:: The task ::
Return, word for word, only the lines of the data below that lie between the line with "run 3: power" and the line with "dfxtp_1 0.47, nor2_2", those two lines included.

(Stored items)

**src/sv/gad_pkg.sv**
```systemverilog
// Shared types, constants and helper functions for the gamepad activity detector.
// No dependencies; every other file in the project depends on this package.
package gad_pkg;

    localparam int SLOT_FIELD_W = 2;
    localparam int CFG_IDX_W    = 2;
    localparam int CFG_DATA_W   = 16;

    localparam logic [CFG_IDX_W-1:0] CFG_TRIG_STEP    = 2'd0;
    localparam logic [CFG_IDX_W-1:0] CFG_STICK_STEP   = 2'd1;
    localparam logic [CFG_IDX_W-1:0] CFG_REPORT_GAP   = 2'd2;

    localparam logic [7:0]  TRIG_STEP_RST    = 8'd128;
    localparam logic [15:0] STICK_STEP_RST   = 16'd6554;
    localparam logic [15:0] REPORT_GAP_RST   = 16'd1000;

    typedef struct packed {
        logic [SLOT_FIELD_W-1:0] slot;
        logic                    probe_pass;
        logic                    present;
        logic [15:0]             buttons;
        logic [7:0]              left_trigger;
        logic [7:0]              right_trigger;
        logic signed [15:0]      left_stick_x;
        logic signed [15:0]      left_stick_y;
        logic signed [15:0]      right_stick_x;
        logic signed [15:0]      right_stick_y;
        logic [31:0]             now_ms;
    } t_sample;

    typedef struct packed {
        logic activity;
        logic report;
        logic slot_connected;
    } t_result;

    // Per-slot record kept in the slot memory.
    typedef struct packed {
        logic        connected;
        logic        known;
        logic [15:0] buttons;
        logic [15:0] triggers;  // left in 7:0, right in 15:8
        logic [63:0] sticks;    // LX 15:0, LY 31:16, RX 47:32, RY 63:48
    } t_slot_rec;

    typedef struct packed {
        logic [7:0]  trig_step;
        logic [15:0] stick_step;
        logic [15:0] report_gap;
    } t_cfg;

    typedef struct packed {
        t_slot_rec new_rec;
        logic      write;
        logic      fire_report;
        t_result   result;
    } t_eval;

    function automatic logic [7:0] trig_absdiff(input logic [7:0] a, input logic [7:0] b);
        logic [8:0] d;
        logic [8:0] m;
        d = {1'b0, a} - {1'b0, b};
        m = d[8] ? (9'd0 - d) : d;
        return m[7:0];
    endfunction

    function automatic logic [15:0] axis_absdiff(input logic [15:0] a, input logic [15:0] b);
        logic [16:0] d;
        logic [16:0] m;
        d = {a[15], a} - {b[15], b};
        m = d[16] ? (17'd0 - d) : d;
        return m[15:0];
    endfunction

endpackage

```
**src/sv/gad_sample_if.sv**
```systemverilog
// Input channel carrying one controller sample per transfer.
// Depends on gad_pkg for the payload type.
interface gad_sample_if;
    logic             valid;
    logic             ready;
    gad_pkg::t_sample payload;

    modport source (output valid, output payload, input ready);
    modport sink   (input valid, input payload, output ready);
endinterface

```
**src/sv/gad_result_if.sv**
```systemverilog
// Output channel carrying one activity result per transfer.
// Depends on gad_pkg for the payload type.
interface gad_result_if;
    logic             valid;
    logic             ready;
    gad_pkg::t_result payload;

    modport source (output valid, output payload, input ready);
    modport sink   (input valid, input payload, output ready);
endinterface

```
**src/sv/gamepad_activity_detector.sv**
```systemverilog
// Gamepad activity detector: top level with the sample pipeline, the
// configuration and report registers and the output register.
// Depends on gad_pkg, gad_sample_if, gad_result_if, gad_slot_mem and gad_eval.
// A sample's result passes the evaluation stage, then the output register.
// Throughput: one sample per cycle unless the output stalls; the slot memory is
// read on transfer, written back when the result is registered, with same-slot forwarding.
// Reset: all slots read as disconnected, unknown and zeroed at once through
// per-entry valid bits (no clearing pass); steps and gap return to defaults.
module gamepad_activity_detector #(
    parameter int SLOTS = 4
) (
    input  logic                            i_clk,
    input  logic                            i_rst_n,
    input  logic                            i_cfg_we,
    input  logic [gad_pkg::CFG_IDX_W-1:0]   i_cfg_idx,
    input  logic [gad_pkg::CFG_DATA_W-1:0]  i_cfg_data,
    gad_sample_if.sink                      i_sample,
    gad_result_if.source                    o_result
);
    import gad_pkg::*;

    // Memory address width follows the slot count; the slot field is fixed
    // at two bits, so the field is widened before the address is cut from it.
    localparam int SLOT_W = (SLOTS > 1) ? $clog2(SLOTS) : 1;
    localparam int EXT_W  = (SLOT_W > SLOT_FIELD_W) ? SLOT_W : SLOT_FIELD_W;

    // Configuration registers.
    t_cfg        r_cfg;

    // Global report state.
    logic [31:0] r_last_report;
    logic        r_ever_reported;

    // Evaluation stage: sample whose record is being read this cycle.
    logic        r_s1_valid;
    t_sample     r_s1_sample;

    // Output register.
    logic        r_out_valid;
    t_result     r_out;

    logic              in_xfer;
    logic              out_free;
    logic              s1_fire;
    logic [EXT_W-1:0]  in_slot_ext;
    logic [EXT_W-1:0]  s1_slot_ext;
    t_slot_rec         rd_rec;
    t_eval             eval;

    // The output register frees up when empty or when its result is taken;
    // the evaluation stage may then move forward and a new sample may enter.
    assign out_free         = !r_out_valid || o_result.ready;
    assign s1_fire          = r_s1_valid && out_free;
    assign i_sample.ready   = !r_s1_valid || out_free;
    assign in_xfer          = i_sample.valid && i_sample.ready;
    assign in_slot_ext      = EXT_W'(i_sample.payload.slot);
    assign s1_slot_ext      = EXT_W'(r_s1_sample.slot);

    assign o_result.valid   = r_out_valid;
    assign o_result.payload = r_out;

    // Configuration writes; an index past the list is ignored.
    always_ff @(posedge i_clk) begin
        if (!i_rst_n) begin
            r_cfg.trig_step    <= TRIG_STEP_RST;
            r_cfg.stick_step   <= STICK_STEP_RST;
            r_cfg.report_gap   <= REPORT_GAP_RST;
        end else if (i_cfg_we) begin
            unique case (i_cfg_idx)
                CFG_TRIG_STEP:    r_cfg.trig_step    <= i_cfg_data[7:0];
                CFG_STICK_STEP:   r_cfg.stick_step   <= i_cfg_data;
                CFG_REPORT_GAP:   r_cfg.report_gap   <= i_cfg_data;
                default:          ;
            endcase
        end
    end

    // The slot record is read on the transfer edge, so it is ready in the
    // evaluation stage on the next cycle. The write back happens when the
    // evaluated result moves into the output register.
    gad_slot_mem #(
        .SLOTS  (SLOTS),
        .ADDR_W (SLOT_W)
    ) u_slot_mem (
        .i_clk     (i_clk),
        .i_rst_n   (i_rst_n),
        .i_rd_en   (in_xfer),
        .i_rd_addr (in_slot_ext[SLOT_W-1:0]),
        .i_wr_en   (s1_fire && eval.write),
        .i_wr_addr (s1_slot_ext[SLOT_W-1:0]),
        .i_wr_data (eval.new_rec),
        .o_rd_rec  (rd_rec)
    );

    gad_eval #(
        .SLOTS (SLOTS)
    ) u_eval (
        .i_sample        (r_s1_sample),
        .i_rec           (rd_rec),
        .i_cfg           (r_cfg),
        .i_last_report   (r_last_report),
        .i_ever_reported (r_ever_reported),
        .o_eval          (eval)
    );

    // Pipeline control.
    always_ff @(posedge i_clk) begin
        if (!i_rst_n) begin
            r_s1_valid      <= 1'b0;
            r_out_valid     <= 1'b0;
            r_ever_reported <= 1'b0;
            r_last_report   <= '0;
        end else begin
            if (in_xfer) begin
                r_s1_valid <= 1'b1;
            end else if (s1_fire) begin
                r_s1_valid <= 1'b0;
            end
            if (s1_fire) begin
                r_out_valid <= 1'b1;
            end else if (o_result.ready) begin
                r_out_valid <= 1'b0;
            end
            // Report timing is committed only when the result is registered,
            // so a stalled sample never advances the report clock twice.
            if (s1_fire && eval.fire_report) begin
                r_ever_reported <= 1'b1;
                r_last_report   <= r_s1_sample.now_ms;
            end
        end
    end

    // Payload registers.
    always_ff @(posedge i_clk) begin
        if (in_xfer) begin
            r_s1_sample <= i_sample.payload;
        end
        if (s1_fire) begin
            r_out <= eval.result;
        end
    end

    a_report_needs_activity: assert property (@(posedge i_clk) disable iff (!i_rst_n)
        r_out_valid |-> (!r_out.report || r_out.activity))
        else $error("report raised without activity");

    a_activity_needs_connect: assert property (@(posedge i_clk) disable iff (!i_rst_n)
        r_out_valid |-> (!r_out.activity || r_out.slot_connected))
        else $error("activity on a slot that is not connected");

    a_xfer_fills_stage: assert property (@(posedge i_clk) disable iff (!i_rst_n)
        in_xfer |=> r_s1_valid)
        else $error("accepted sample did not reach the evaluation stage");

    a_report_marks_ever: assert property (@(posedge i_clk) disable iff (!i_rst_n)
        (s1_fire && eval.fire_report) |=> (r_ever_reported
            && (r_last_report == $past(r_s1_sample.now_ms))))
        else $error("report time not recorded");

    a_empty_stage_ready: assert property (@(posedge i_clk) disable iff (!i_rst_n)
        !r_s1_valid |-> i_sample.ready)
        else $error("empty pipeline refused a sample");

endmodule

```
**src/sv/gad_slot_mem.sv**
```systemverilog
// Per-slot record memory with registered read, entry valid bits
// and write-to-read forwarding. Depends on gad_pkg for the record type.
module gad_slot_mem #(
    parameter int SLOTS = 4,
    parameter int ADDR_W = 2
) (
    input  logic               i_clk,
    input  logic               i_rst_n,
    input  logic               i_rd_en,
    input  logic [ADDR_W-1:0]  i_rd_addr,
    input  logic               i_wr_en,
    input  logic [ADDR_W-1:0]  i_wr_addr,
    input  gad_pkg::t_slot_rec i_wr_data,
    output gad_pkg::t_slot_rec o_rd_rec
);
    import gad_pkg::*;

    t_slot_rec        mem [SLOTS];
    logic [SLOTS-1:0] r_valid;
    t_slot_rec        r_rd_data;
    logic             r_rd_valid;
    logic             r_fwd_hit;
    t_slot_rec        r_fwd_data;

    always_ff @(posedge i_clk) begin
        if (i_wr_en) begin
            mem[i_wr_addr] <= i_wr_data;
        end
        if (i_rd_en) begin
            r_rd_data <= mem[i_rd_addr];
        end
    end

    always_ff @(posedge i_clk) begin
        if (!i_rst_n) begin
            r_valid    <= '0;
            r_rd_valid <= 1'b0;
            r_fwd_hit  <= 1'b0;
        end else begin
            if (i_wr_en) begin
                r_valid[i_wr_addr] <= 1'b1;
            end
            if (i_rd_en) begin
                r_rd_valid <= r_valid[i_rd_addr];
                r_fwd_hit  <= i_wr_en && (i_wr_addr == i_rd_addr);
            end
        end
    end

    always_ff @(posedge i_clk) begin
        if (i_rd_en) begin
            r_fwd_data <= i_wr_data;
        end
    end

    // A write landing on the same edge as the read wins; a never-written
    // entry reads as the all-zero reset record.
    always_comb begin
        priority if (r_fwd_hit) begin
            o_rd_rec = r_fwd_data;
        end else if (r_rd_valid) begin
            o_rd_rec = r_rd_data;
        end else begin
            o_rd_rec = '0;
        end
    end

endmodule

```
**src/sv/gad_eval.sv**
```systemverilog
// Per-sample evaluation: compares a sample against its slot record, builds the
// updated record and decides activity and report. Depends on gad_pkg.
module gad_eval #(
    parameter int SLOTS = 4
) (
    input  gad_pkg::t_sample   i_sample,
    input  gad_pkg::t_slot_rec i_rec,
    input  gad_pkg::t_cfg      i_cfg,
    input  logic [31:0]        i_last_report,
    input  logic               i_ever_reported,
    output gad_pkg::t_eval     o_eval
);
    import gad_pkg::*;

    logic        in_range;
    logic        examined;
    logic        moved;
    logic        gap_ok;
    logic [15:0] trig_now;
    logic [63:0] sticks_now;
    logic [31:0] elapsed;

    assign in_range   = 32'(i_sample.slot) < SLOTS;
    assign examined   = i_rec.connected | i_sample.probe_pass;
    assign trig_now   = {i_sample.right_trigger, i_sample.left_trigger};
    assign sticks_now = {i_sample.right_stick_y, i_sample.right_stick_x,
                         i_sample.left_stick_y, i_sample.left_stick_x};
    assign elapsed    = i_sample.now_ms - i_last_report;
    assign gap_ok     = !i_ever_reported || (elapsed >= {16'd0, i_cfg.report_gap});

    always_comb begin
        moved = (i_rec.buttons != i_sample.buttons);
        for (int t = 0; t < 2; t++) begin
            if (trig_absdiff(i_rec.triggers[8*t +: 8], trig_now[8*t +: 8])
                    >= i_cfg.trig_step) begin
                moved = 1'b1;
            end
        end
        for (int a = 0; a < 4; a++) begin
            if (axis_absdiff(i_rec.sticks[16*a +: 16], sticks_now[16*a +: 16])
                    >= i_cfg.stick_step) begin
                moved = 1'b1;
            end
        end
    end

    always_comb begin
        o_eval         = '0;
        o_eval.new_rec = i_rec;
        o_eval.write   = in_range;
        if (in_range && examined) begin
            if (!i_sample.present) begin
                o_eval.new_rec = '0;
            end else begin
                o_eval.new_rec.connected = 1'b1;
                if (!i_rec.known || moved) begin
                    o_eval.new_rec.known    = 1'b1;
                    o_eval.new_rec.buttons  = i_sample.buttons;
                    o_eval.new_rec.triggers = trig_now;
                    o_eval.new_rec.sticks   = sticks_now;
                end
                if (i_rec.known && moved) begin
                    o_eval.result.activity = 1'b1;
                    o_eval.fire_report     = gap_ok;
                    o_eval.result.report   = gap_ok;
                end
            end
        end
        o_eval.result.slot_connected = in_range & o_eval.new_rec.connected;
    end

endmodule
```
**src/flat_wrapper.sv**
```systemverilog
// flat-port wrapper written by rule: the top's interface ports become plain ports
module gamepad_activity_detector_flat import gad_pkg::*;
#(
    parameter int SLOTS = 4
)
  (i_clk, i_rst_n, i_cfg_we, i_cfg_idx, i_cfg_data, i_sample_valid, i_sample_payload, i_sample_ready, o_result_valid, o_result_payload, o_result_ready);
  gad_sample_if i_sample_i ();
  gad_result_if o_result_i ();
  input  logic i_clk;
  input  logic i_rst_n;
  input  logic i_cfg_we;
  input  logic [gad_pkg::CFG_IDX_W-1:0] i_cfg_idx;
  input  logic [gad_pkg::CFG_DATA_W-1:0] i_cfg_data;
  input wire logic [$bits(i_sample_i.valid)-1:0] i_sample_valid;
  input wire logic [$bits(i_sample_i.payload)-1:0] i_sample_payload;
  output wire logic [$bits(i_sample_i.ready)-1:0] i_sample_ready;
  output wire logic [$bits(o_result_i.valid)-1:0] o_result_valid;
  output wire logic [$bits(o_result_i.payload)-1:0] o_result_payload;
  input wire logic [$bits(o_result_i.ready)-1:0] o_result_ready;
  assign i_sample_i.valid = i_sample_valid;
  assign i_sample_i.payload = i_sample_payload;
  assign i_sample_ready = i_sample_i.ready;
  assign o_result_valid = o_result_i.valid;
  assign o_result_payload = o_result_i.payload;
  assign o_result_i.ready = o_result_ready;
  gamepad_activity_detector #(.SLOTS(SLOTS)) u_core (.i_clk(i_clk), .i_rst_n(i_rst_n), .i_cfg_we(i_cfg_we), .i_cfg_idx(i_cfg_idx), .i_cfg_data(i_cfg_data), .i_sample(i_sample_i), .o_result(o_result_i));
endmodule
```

...

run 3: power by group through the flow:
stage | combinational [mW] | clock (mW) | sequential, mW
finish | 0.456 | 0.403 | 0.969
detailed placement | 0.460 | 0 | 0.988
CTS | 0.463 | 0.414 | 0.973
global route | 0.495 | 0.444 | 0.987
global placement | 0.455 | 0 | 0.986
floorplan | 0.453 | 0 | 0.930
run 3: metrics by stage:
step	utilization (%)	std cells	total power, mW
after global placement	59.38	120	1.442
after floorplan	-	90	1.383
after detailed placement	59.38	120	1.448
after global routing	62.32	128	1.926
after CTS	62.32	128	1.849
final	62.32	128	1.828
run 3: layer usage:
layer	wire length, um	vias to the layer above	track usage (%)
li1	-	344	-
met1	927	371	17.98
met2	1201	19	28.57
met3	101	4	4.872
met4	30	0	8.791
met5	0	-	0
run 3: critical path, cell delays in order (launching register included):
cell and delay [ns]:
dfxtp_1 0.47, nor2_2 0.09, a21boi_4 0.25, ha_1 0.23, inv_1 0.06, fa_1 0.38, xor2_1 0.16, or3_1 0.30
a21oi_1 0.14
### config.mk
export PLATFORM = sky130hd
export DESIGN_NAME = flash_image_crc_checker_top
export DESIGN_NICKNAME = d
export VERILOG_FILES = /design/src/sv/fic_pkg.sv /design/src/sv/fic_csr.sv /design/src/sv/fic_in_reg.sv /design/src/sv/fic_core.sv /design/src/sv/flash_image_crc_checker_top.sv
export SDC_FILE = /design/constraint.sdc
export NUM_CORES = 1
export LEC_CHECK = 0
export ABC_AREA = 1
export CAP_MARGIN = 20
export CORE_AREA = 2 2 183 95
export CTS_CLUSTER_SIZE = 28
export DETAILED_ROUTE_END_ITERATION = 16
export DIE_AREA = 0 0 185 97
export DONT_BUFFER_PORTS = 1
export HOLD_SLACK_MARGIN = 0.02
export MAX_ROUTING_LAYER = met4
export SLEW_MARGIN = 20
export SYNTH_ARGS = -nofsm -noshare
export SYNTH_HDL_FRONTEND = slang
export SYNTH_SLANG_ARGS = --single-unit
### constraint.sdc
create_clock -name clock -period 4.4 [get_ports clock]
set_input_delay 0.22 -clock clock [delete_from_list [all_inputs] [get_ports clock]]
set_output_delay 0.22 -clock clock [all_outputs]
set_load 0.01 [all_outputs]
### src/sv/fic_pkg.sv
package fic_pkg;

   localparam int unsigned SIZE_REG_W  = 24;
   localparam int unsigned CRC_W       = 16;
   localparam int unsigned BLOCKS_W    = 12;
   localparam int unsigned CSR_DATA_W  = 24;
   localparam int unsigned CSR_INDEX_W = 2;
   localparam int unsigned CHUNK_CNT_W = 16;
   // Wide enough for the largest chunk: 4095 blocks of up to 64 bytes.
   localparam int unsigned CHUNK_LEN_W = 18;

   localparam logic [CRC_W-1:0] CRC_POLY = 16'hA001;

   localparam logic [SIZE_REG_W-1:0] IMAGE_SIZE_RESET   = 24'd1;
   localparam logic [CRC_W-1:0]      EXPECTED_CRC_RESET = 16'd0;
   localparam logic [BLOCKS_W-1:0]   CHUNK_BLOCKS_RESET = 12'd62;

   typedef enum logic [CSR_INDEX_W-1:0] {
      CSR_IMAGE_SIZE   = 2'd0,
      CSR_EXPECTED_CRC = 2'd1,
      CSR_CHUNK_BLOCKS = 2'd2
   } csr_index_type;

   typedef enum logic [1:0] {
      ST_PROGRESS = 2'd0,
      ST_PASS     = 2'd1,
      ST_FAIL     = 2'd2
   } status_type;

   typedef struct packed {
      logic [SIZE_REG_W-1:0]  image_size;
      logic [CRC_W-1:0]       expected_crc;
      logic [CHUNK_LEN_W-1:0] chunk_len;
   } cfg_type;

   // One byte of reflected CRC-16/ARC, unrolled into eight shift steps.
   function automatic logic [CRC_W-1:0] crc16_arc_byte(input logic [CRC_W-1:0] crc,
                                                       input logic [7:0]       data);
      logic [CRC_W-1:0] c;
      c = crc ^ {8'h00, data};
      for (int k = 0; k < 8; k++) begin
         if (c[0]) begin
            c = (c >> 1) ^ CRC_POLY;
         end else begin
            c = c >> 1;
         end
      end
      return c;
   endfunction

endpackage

---

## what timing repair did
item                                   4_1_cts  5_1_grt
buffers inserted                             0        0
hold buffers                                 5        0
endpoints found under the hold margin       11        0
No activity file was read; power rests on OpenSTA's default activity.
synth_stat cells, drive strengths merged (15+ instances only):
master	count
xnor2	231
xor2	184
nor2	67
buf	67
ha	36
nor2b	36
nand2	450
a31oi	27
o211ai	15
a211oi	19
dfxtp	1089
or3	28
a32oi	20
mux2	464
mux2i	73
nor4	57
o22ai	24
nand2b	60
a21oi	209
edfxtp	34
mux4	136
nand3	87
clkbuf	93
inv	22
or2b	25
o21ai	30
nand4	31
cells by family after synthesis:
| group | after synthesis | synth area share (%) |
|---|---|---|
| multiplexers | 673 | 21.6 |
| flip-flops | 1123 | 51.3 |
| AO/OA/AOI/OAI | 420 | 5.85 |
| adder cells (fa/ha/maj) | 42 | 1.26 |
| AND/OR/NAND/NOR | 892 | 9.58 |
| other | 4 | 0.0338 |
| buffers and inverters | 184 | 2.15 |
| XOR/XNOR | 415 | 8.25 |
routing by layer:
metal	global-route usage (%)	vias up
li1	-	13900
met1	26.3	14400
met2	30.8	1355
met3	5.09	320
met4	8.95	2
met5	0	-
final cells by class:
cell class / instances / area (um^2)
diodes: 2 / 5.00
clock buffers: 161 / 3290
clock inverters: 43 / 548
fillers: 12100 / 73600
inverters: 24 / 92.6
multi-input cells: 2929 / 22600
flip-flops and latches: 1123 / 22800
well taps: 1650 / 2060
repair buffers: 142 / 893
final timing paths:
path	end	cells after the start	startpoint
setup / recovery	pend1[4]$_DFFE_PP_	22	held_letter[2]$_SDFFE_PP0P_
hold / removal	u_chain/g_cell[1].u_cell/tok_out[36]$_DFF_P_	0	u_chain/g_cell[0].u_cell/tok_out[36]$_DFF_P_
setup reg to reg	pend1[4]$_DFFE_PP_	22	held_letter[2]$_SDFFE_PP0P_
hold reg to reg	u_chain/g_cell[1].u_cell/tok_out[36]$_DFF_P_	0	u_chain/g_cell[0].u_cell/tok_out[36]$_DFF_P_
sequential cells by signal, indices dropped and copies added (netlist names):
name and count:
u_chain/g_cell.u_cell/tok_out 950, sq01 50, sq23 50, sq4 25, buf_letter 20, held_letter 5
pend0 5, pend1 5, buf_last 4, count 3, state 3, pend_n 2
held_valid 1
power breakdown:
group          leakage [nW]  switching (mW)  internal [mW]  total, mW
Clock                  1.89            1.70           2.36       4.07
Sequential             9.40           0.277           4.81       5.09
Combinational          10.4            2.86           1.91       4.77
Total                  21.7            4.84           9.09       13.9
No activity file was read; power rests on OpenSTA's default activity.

:: Final answer ::
run 3: power by group through the flow:
stage | combinational [mW] | clock (mW) | sequential, mW
finish | 0.456 | 0.403 | 0.969
detailed placement | 0.460 | 0 | 0.988
CTS | 0.463 | 0.414 | 0.973
global route | 0.495 | 0.444 | 0.987
global placement | 0.455 | 0 | 0.986
floorplan | 0.453 | 0 | 0.930
run 3: metrics by stage:
step	utilization (%)	std cells	total power, mW
after global placement	59.38	120	1.442
after floorplan	-	90	1.383
after detailed placement	59.38	120	1.448
after global routing	62.32	128	1.926
after CTS	62.32	128	1.849
final	62.32	128	1.828
run 3: layer usage:
layer	wire length, um	vias to the layer above	track usage (%)
li1	-	344	-
met1	927	371	17.98
met2	1201	19	28.57
met3	101	4	4.872
met4	30	0	8.791
met5	0	-	0
run 3: critical path, cell delays in order (launching register included):
cell and delay [ns]:
dfxtp_1 0.47, nor2_2 0.09, a21boi_4 0.25, ha_1 0.23, inv_1 0.06, fa_1 0.38, xor2_1 0.16, or3_1 0.30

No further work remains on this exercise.